In recent years, communications networks have proliferated and become increasingly complex and difficult to manage. Whilst network management centres are able to implement most functions of network management in a centralised manner, centralised management is not practical whenever fast responses are required, such as responding to failures and setting up and down connections which may need to be done on relatively rapid timescales.
For functions which require actions to take place on such relatively rapid timescales, decentralised management can be used, which enables faster response times to failures, and enables large and complex networks to be more easily managed. Different domains of a networks may thus be managed by different, often autonomous, network controls, for example network operators, who have no visibility of the behaviour and performance characteristics of the network outside their own domain.
This partitioning of the network management can create problems. For example, it may no longer be possible for a network operator controlling the network elements and links at the optical network layer to assess how any optical degradation is affecting the quality of service provided in higher layers, for example in the client layer network's electronic domain.
Optical degradation can occur rapidly or slowly, and is particularly likely to occur when the photonic or all optical network layer of a communications network uses Dense Wavelength Division Multiplexing (DWDM), for example, when a new wavelength channel is injected into an optical link carrying an existing wavelength channel. Channels in a DWDM system are closer in wavelength than in systems using a simpler Wavelength Division Multiplexed transmission technique, and so are more likely to experience cross-talk related degradation due to the narrower margins provide between channels. (See FIG. 1 of the accompanying drawings for example, which shows how adjacent channels of wavelengths λ1, λ2  experience cross talk when their spectra overlap.)
The extent to which any degradation in the optical layer of a communications network is affecting the quality of the signals transmitted in a partitioned, client layer network (see for example, FIG. 2) is not easy to determine within the optical layer without reference to the client layer. Consequently, the extent to which optical degradation is affecting the signals transmission quality in the optical domain may not be initially apparent to a network operator who has visibility only of the optical network. In such cases, only when the degradation in the optical layer has fallen to such an extent that alarms are triggered in the client layer network will the optical layer network operator be informed that the problem exists and that action must be taken to restore the quality of service in the client layer network. This would constitute a non-compliance of the service level agreement between the network service provider and the network client.

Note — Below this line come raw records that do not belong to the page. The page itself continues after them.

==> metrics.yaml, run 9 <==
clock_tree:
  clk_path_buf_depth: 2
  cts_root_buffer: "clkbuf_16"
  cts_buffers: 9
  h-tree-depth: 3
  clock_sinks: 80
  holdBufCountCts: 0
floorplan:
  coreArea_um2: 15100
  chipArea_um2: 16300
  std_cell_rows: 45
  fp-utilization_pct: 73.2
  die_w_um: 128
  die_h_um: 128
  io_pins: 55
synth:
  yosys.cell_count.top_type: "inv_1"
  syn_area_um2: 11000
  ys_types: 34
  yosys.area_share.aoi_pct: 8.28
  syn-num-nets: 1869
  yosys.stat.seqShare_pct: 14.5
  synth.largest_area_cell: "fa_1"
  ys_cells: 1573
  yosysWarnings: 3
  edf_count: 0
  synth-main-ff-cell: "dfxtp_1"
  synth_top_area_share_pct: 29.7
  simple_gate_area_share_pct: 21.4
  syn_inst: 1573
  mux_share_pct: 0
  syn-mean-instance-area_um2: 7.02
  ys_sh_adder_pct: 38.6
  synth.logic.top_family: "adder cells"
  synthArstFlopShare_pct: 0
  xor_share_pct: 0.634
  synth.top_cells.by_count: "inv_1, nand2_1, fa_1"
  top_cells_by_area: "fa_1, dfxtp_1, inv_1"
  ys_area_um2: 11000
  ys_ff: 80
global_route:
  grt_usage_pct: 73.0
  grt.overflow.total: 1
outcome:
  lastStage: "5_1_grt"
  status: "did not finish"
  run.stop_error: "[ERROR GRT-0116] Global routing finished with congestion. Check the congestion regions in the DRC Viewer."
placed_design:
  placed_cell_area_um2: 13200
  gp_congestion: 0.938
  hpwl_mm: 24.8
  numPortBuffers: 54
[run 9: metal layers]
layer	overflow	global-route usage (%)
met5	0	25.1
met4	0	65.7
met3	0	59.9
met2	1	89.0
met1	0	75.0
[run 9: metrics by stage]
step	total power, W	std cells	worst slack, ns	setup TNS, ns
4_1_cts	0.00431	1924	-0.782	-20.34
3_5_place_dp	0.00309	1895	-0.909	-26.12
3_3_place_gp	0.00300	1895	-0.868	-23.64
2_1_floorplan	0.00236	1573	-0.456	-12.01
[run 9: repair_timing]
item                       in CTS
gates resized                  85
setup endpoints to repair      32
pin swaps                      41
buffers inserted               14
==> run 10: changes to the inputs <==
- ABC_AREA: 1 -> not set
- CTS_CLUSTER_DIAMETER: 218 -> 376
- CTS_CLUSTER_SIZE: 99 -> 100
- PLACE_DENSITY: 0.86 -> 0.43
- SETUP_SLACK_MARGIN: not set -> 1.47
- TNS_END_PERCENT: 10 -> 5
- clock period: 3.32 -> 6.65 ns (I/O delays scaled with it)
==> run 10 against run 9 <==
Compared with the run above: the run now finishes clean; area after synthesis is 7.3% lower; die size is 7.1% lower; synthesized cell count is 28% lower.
## mips
module mips(clk, rstb, mem_wr_data, mem_addr, mem_rd_data, mem_wr_ena, PC);
clock: 11.5 ns
lec_check: 0
cap_margin: 15
core_aspect_ratio: 0.74
core_margin: 2
core_utilization: 68
cts_cluster_diameter: 74
cts_cluster_size: 34
gpl_timing_driven: 1
setup_slack_margin: 0.86
slew_margin: 20
tns_end_percent: 65
run.sh (not shown) runs the stock make flow with config.mk's settings and CLKGATE_MAP_FILE=.
The starting point died in 5_1_grt, error GRT-0116.
Next try:
CAP_MARGIN = 20   (was 15)
CORE_ASPECT_RATIO = default   (was 0.74)
CORE_UTILIZATION = 58   (was 68)
CTS_CLUSTER_DIAMETER = default   (was 74)
CTS_CLUSTER_SIZE = default   (was 34)
GPL_TIMING_DRIVEN = default   (was 1)
PLACE_DENSITY = 0.6   (was default)
SETUP_SLACK_MARGIN = default   (was 0.86)
TNS_END_PERCENT = default   (was 65)
clock period = 8.99 ns   (was 11.5 ns; I/O delays follow)
Result: This time the run finished but failed the layout checks on setup timing. Synthesized cell count stays the same. Die area climbs by 17%. Area after synthesis is unchanged.
Next try:
CORE_UTILIZATION = 66   (was 58)
CTS_CLUSTER_SIZE = 58   (was default)
TNS_END_PERCENT = 5   (was default)
=>
- With this change the flow failed in 5_1_grt on GRT-0116
- die size falls by 12%
- synthesized cell count does not change
- area after synthesis is unchanged
Next try:
CTS_CLUSTER_SIZE = default   (was 58)
PLACE_DENSITY = default   (was 0.6)
TNS_END_PERCENT = default   (was 5)
clock period = 10.5 ns   (was 8.99 ns; I/O delays follow)
Result: The new run stopped in 5_1_grt; die area is unchanged; synthesized area stays the same; synthesized cell count does not change.


mips again, from the RTL that the note above started with.
export LEC_CHECK = 0
export CAP_MARGIN = 15
export CORE_ASPECT_RATIO = 0.74
export CORE_MARGIN = 2
export CORE_UTILIZATION = 68
export CTS_CLUSTER_DIAMETER = 74
export CTS_CLUSTER_SIZE = 21
export GPL_TIMING_DRIVEN = 1
export MAX_ROUTING_LAYER = met4
export SETUP_SLACK_MARGIN = 0.86
export SLEW_MARGIN = 20
export TNS_END_PERCENT = 65
create_clock -name core_clock -period 11.4 [get_ports {clk}]
The starting point never finished: it broke off in 5_1_grt with GRT-0116.
==> flow/design.v (excerpt) <==
module gioco(
	i_ani_stb,														 
	i_clk,															 
	i_rst,															 
	i_animate,														 
	i_dx, 															 
	i_sx,																 
	i_start,															 
	o_x1_pal, o_x2_pal,											 
	o_y1_pal, o_y2_pal,
	o_x1_nav, o_x2_nav,											 
	o_y1_nav, o_y2_nav,
	bri1,bri2,bri3,bri4,bri5,bri6,bri7,bri8,bri9,bri10, 
	ok, ko,															 
	ff_life															 
);
Size in the first run: about 100 I/O pins, ~14000 µm² of cells after synthesis.
clock: 14.2 ns
lec_check: 0
cap_margin: 25
cell_pad_in_sites_detail_placement: 2
core_margin: 7
core_utilization: 62
cts_cluster_diameter: 39
cts_cluster_size: 21
gpl_routability_driven: 0
hold_slack_margin: 0.26
max_routing_layer: met4
min_routing_layer: met2
place_density: 0.46
slew_margin: 10
run.sh (not shown) runs the stock make flow with config.mk's settings and CLKGATE_MAP_FILE=.
The baseline did not get past detailed placement (3_5_place_dp).
==> next run, changes <==
CAP_MARGIN = 20   (was 25)
CELL_PAD_IN_SITES_DETAIL_PLACEMENT = unset   (was 2)
CORE_MARGIN = 2   (was 7)
CORE_UTILIZATION = 32   (was 62)
CTS_CLUSTER_DIAMETER = unset   (was 39)
CTS_CLUSTER_SIZE = unset   (was 21)
GPL_ROUTABILITY_DRIVEN = unset   (was 0)
HOLD_SLACK_MARGIN = unset   (was 0.26)
MAX_ROUTING_LAYER = unset   (was met4)
MIN_ROUTING_LAYER = unset   (was met2)
PLACE_DENSITY = unset   (was 0.46)
SLEW_MARGIN = 20   (was 10)
clock period = 21.6 ns   (was 14.2 ns; I/O delays follow)
Now the flow finished clean.
Synthesized cell count does not change.
Die size came out higher by 68%.
Area after synthesis is unchanged.
==> next run, changes <==
CORE_ASPECT_RATIO = 0.5   (was unset)
CORE_UTILIZATION = 65   (was 32)
clock period = 24.0 ns   (was 21.6 ns; I/O delays follow)
=> Clock skew stays flat. Via count rose by about 6%. Utilization went up by 37 points. Synthesized area is unchanged. Sequential cell count is unchanged. Total power came out lower by 12%. Count of clock-buffer cells in the layout grows by 1. Worst setup slack improves by 1.2 ns. Hold slack got worse by 0.0052 ns.
==> next run, changes <==
ABC_AREA = 1   (was unset)
CELL_PAD_IN_SITES_DETAIL_PLACEMENT = 1   (was unset)
CELL_PAD_IN_SITES_GLOBAL_PLACEMENT = 0   (was unset)
CORE_ASPECT_RATIO = unset   (was 0.5)
CORE_MARGIN = 9   (was 2)
CORE_UTILIZATION = 68   (was 65)
CTS_CLUSTER_SIZE = 70   (was unset)
GPL_ROUTABILITY_DRIVEN = 1   (was unset)
GPL_TIMING_DRIVEN = 0   (was unset)
MIN_ROUTING_LAYER = met1   (was unset)
With this change the flow did not get past detailed placement (3_5_place_dp) on DPL-0033.
Die area goes up by 21%.
Synthesized area goes up by 6.1%.
Synthesized cell count goes up by 31%.
==> next run, changes <==
ABC_AREA = unset   (was 1)
CELL_PAD_IN_SITES_DETAIL_PLACEMENT = unset   (was 1)
CELL_PAD_IN_SITES_GLOBAL_PLACEMENT = 3   (was 0)
CORE_MARGIN = 2   (was 9)
CORE_UTILIZATION = 40   (was 68)
CTS_CLUSTER_DIAMETER = 188   (was unset)
CTS_CLUSTER_SIZE = 100   (was 70)
GPL_ROUTABILITY_DRIVEN = unset   (was 1)
GPL_TIMING_DRIVEN = unset   (was 0)
MIN_ROUTING_LAYER = unset   (was met1)
Outcome: The changed run ran to the end with no violations; area after synthesis is lower by 5.7%; die size is higher by about 33%; synthesized cell count goes down by about 23%.

* * *

Starting RTL as in the previous note.
Settings: LEC_CHECK=0, ABC_AREA=1, CAP_MARGIN=20, CORE_MARGIN=2, CORE_UTILIZATION=68, CTS_CLUSTER_DIAMETER=121, CTS_CLUSTER_SIZE=40, SLEW_MARGIN=20; clock period 14.8 ns.
The starting point stopped in 5_1_grt on GRT-0232.
Rerun with:
- ABC_AREA: 1 -> unset
- CTS_CLUSTER_DIAMETER: 121 -> unset
- clock period: 14.8 -> 16.9 ns (I/O delays scaled with it)
Outcome: Now the flow produced a layout that fails on negative setup slack; area after synthesis goes down by 5.7%; die area goes down by 5.6%; synthesized cell count goes down by 23%.
Rerun with:
- CORE_UTILIZATION: 68 -> 9
- CTS_CLUSTER_SIZE: 40 -> unset
- clock period: 16.9 -> 30.7 ns (I/O delays scaled with it)
Outcome: With this change the flow finished with timing, DRC and antenna clean; global-route usage falls by 41 points; worst setup slack gets better by 9.9 ns; design area rises by a few percent; via count falls by roughly a tenth; core utilization falls by 72 points; combinational power falls by well over a third; total power falls by well over a third.
Rerun with:
- CORE_UTILIZATION: 9 -> 72
- MIN_ROUTING_LAYER: unset -> met2
- clock period: 30.7 -> 24.0 ns (I/O delays scaled with it)
Effect:
- With this change the flow did not get past 5_1_grt with GRT-0116
- die area goes down by well over a third
- synthesized cell count stays the same
- area after synthesis stays the same
Rerun with:
- CORE_UTILIZATION: 72 -> 40
- CTS_CLUSTER_DIAMETER: unset -> 386
- CTS_CLUSTER_SIZE: unset -> 98
- MIN_ROUTING_LAYER: met2 -> unset
- TNS_END_PERCENT: unset -> 15
After rerunning:
- The new run ran to the end with no violations
- synthesized area is unchanged
- die area is higher by 77%
- synthesized cell count does not change
Rerun with:
- CORE_UTILIZATION: 40 -> 70
- CTS_CLUSTER_DIAMETER: 386 -> 176
- CTS_CLUSTER_SIZE: 98 -> 100
- TNS_END_PERCENT: 15 -> unset
Utilization is higher by 33 points.
Worst setup slack gains 0.056 ns.
Total power is higher by 1.0%.
Via count is higher by 6.4%.

* * *

gioco again, from the RTL that the note above started with.
Settings: LEC_CHECK=0, ABC_AREA=1, CAP_MARGIN=20, CELL_PAD_IN_SITES_DETAIL_PLACEMENT=2, CORE_ASPECT_RATIO=1.22, CORE_MARGIN=9, CORE_UTILIZATION=55, GPL_TIMING_DRIVEN=0, MIN_ROUTING_LAYER=met2, PLACE_DENSITY_LB_ADDON=0.17, SETUP_SLACK_MARGIN=5.0, SLEW_MARGIN=20; clock period 30.5 ns.
The first run aborted during detailed placement (3_5_place_dp).
Change:
==> flow/config.mk (replaced) <==
export PLATFORM = sky130hd
export DESIGN_NAME = gioco
export DESIGN_NICKNAME = gioco
export VERILOG_FILES = /design/flow/design.v
export SDC_FILE = /design/flow/constraint.sdc
export NUM_CORES = 4
export LEC_CHECK = 0
export CAP_MARGIN = 20
export CORE_MARGIN = 2
export CORE_UTILIZATION = 58
export SLEW_MARGIN = 20
==> flow/constraint.sdc (replaced) <==
create_clock -name core_clock -period 14.8 [get_ports {i_clk}]
set_input_delay 2.9600 -clock core_clock [delete_from_list [all_inputs] [get_ports {i_clk}]]
set_output_delay 2.9600 -clock core_clock [all_outputs]
set_load 0.01 [all_outputs]
With this change the flow finished but failed the layout checks on negative setup slack.
Area after synthesis falls by about 6%.
Synthesized cell count is lower by 23%.
Die area goes down by about 24%.
Change:
--- a/flow/config.mk
+++ b/flow/config.mk
@@ -7,5 +7,5 @@
 export LEC_CHECK = 0
 export CAP_MARGIN = 20
-export CORE_MARGIN = 2
-export CORE_UTILIZATION = 58
+export CORE_MARGIN = 5
+export CORE_UTILIZATION = 64
 export SLEW_MARGIN = 20
==> flow/constraint.sdc (replaced) <==
create_clock -name core_clock -period 24.0 [get_ports {i_clk}]
set_input_delay 4.8000 -clock core_clock [delete_from_list [all_inputs] [get_ports {i_clk}]]
set_output_delay 4.8000 -clock core_clock [all_outputs]
set_load 0.01 [all_outputs]
The new run went through all stages and came out clean.
Global-route usage goes down by 3.6 points.
Worst setup slack improves by 4.8 ns.
Core utilization decreases by 6.4 points.
Power shrinks by 44%.
Via count decreases by 8.6%.
Flip-flop count does not change.
Change:
--- a/flow/config.mk
+++ b/flow/config.mk
@@ -6,6 +6,14 @@
 export NUM_CORES = 4
 export LEC_CHECK = 0
+export ABC_AREA = 1
 export CAP_MARGIN = 20
-export CORE_MARGIN = 5
-export CORE_UTILIZATION = 64
-export SLEW_MARGIN = 20
+export CELL_PAD_IN_SITES_DETAIL_PLACEMENT = 1
+export CELL_PAD_IN_SITES_GLOBAL_PLACEMENT = 0
+export CORE_MARGIN = 9
+export CORE_UTILIZATION = 68
+export CTS_CLUSTER_SIZE = 70
+export GPL_ROUTABILITY_DRIVEN = 1
+export GPL_TIMING_DRIVEN = 0
+export MIN_ROUTING_LAYER = met2
+export SETUP_SLACK_MARGIN = -1.27
+export SLEW_MARGIN = 25
The new run stopped in detailed placement (3_5_place_dp), error DPL-0033.
Synthesized cell count rose by 31%.
Synthesized area increases by 6.1%.
Die area rises by 10%.
Design cordic_native, start of the top module:
module cordic_native(
    I_rst_n,                 
    I_clk,                   
    I_init_phase,            
    I_change_phase,           
    I_inc_phase,             
    O_cos,                   
    O_sin                    
    );
    input wire I_rst_n;
    input wire I_clk;
    input wire [14 - 1: 0] I_init_phase;
    input wire I_change_phase;
    input wire [14 - 1: 0] I_inc_phase;
    output reg [14 - 1: 0] O_cos;
    output reg [14 - 1: 0] O_sin;
    reg [14 - 1: 0] R_current_phase ;
    wire [14 - 1: 0] S_cos;
    wire [14 - 1: 0] S_sin;
    parameter DIR_FWD = 1'b0;
    parameter DIR_BAK = 1'b1;
    reg R_phase_dir ;
    reg R_cos_dir ;
    parameter MAX_PHASE = 14'd2047;
    parameter MIN_PHASE = -14'd2048;
    wire S_reach_top;  
    assign S_reach_top = (R_current_phase[14 - 1]==0)&&(R_current_phase + I_inc_phase > MAX_PHASE);
    wire S_reach_bottom;  
    assign S_reach_bottom = (R_current_phase[14 - 1]==1)&&(R_current_phase - I_inc_phase < MIN_PHASE);
    always@(posedge I_clk)
    begin
        if (I_rst_n == 0) R_phase_dir <= DIR_FWD;
        else begin
            if (R_phase_dir == DIR_FWD)
                if (S_reach_top) R_phase_dir <= DIR_BAK;
                else R_phase_dir <= DIR_FWD;
            else  
            begin
                if (S_reach_bottom) R_phase_dir <= DIR_FWD;
                else R_phase_dir <= DIR_BAK;
            end
        end
    end
    always @(posedge I_clk)
    begin
        if (I_rst_n == 0) R_current_phase <= I_init_phase;
        else if (I_change_phase == 1'b1) R_current_phase <= I_init_phase;
        else 
            case(R_phase_dir)
            DIR_FWD: if (S_reach_top) R_current_phase <= MAX_PHASE - (R_current_phase + I_inc_phase - MAX_PHASE);
                     else R_current_phase <= R_current_phase + I_inc_phase;
  ...
export LEC_CHECK = 0
export CAP_MARGIN = 10
export CELL_PAD_IN_SITES_DETAIL_PLACEMENT = 2
export CELL_PAD_IN_SITES_GLOBAL_PLACEMENT = 2
export CORE_ASPECT_RATIO = 1.92
export CORE_MARGIN = 9
export CORE_UTILIZATION = 66
export CTS_CLUSTER_DIAMETER = 226
export MAX_ROUTING_LAYER = met4
export PLACE_DENSITY_LB_ADDON = 0.2
export SETUP_SLACK_MARGIN = 1.37
export SLEW_MARGIN = 20
export TNS_END_PERCENT = 25
create_clock -name core_clock -period 7.3 [get_ports {I_clk}]
run.sh (not shown) runs the stock make flow with config.mk's settings and CLKGATE_MAP_FILE=.
The baseline stopped in 3_1_place_gp_skip_io with FLW-0024.
Next try:
- CAP_MARGIN: 10 -> 20
- CELL_PAD_IN_SITES_DETAIL_PLACEMENT: 2 -> unset
- CELL_PAD_IN_SITES_GLOBAL_PLACEMENT: 2 -> unset
- CORE_ASPECT_RATIO: 1.92 -> unset
- CORE_MARGIN: 9 -> 2
- CORE_UTILIZATION: 66 -> 64
- CTS_CLUSTER_DIAMETER: 226 -> unset
- MAX_ROUTING_LAYER: met4 -> unset
- PLACE_DENSITY_LB_ADDON: 0.2 -> unset
- SETUP_SLACK_MARGIN: 1.37 -> 0.74
- TNS_END_PERCENT: 25 -> unset
- clock period: 7.3 -> 3.32 ns (I/O delays scaled with it)
Now the flow produced a clean layout.
Synthesized cell count does not change.
Die area shrinks by a little under a tenth.
Synthesized area stays the same.
Next try:
- CORE_UTILIZATION: 64 -> 40
- SETUP_SLACK_MARGIN: 0.74 -> unset
- clock period: 3.32 -> 5.0 ns (I/O delays scaled with it)
Outcome: The new run finished clean. Wire length is lower by 31%. Cell area goes down by 18%. Synthesized area stays the same. Worst setup slack is better by 710 ps.
Next try:
- CORE_UTILIZATION: 40 -> 61
- SETUP_SLACK_MARGIN: unset -> 0.87
- clock period: 5.0 -> 3.24 ns (I/O delays scaled with it)
=> Utilization is higher by 42 points. Count of clock-buffer cells in the layout is lower by 7. Routed wire length is higher by 40%. Design area is higher by 26%. Worst setup slack got worse by 730 ps. Die size is lower by 34%. Synthesized cell count is unchanged. Final cell count is higher by 4.1%.
Next try:
- CORE_UTILIZATION: 61 -> 72
- PLACE_DENSITY: unset -> 0.65
- SETUP_SLACK_MARGIN: 0.87 -> 0.37
What happened: This time the run reached the layout checks and failed them: setup timing; wire length rises by 1.8%; non-clock buffer count falls by 288; final cell count falls by about 7%; global-route usage rises by 5.2 points; design area falls by 12%; worst hold slack gains 21 ps.
Next try:
- ABC_AREA: unset -> 1
- CORE_UTILIZATION: 72 -> 70
- CTS_CLUSTER_SIZE: unset -> 36
- SETUP_SLACK_MARGIN: 0.37 -> unset
- clock period: 3.24 -> 2.46 ns (I/O delays scaled with it)
With this change the flow stopped in 5_1_grt, error DPL-0038.
Synthesized cell count rose by 23%.
Die area is higher by about 7%.
Synthesized area rose by about 4%.


cordic_native again, from the RTL that the note above started with.
// cordic_native
module cordic_native(
    I_rst_n,                 
    I_clk,                   
    I_init_phase,            
    I_change_phase,           
    I_inc_phase,             
    O_cos,                   
    O_sin                    
    );
    input wire I_rst_n;
    input wire I_clk;
    input wire [14 - 1: 0] I_init_phase;
    input wire I_change_phase;
    input wire [14 - 1: 0] I_inc_phase;
    output reg [14 - 1: 0] O_cos;
    output reg [14 - 1: 0] O_sin;
    reg [14 - 1: 0] R_current_phase ;
    wire [14 - 1: 0] S_cos;
    wire [14 - 1: 0] S_sin;
    parameter DIR_FWD = 1'b0;
    parameter DIR_BAK = 1'b1;
    reg R_phase_dir ;
    reg R_cos_dir ;
    parameter MAX_PHASE = 14'd2047;
    parameter MIN_PHASE = -14'd2048;
    wire S_reach_top;  
    assign S_reach_top = (R_current_phase[14 - 1]==0)&&(R_current_phase + I_inc_phase > MAX_PHASE);
    wire S_reach_bottom;  
    assign S_reach_bottom = (R_current_phase[14 - 1]==1)&&(R_current_phase - I_inc_phase < MIN_PHASE);
    always@(posedge I_clk)
    begin
        if (I_rst_n == 0) R_phase_dir <= DIR_FWD;
        else begin
  ...
==> flow/config.mk <==
export PLATFORM = sky130hd
export DESIGN_NAME = cordic_native
export DESIGN_NICKNAME = cordic_native
export VERILOG_FILES = /design/flow/design.v
export SDC_FILE = /design/flow/constraint.sdc
export NUM_CORES = 4
export LEC_CHECK = 0
export ABC_AREA = 1
export CAP_MARGIN = 0
export CORE_MARGIN = 2
export CORE_UTILIZATION = 72
export CTS_CLUSTER_SIZE = 10
export PLACE_DENSITY = 0.39
export SLEW_MARGIN = 20
export TNS_END_PERCENT = 10
==> flow/constraint.sdc <==
create_clock -name core_clock -period 2.34 [get_ports {I_clk}]
set_input_delay 0.4680 -clock core_clock [delete_from_list [all_inputs] [get_ports {I_clk}]]
set_output_delay 0.4680 -clock core_clock [all_outputs]
set_load 0.01 [all_outputs]
The baseline stopped in 5_1_grt with GRT-0116.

In a transparent optical network, it is not possible to access overhead bits in transmitted data to obtain performance related data. Thus it is difficult to monitor bit error rate (BER) within the optical layer. Conventionally, transmission-related parameters that can be monitored include optical power levels, optical signal-to-noise ratios, temperature, electrical BER and various other parameters associated with the electronics present at transmitters optical amplifiers and receivers. Such parameters are then used by the network management system to provide guaranteed BER performance to the client layer network. However, such parameters cannot be determined at nodes where it is not possible to access the client layer network.
Conventional BER detection schemes typically assess BER in the electronic domain, and initiate action in the optical domain only when the electronic BER has exceeded a predetermined critical level. Usually, therefore if a network operator has no visibility of, and/or network management cannot monitor, the BER in the electronic domain, the quality of service in the electronic domain may be compromised before actions can be taken in the optical domain to remedy the situation.
US patent application co-filed herewith entitled “IMPROVED METHOD AND APPARATUS FOR MEASURING OPTICAL TRANSMISSION CHARACTERISTICS IN PHOTONIC NETWORKS”, Nortel ref: 14780ID (hereinafter referred to as “copending application”), and incorporated into this application by reference, describes a technique which enables degradation in an optical link which results in distortion to be distinguished from degradation in the link which gives rise to noise. This technique thus enables a proxy for the electronic behavior in the client layer network to be provided within the optical layer network.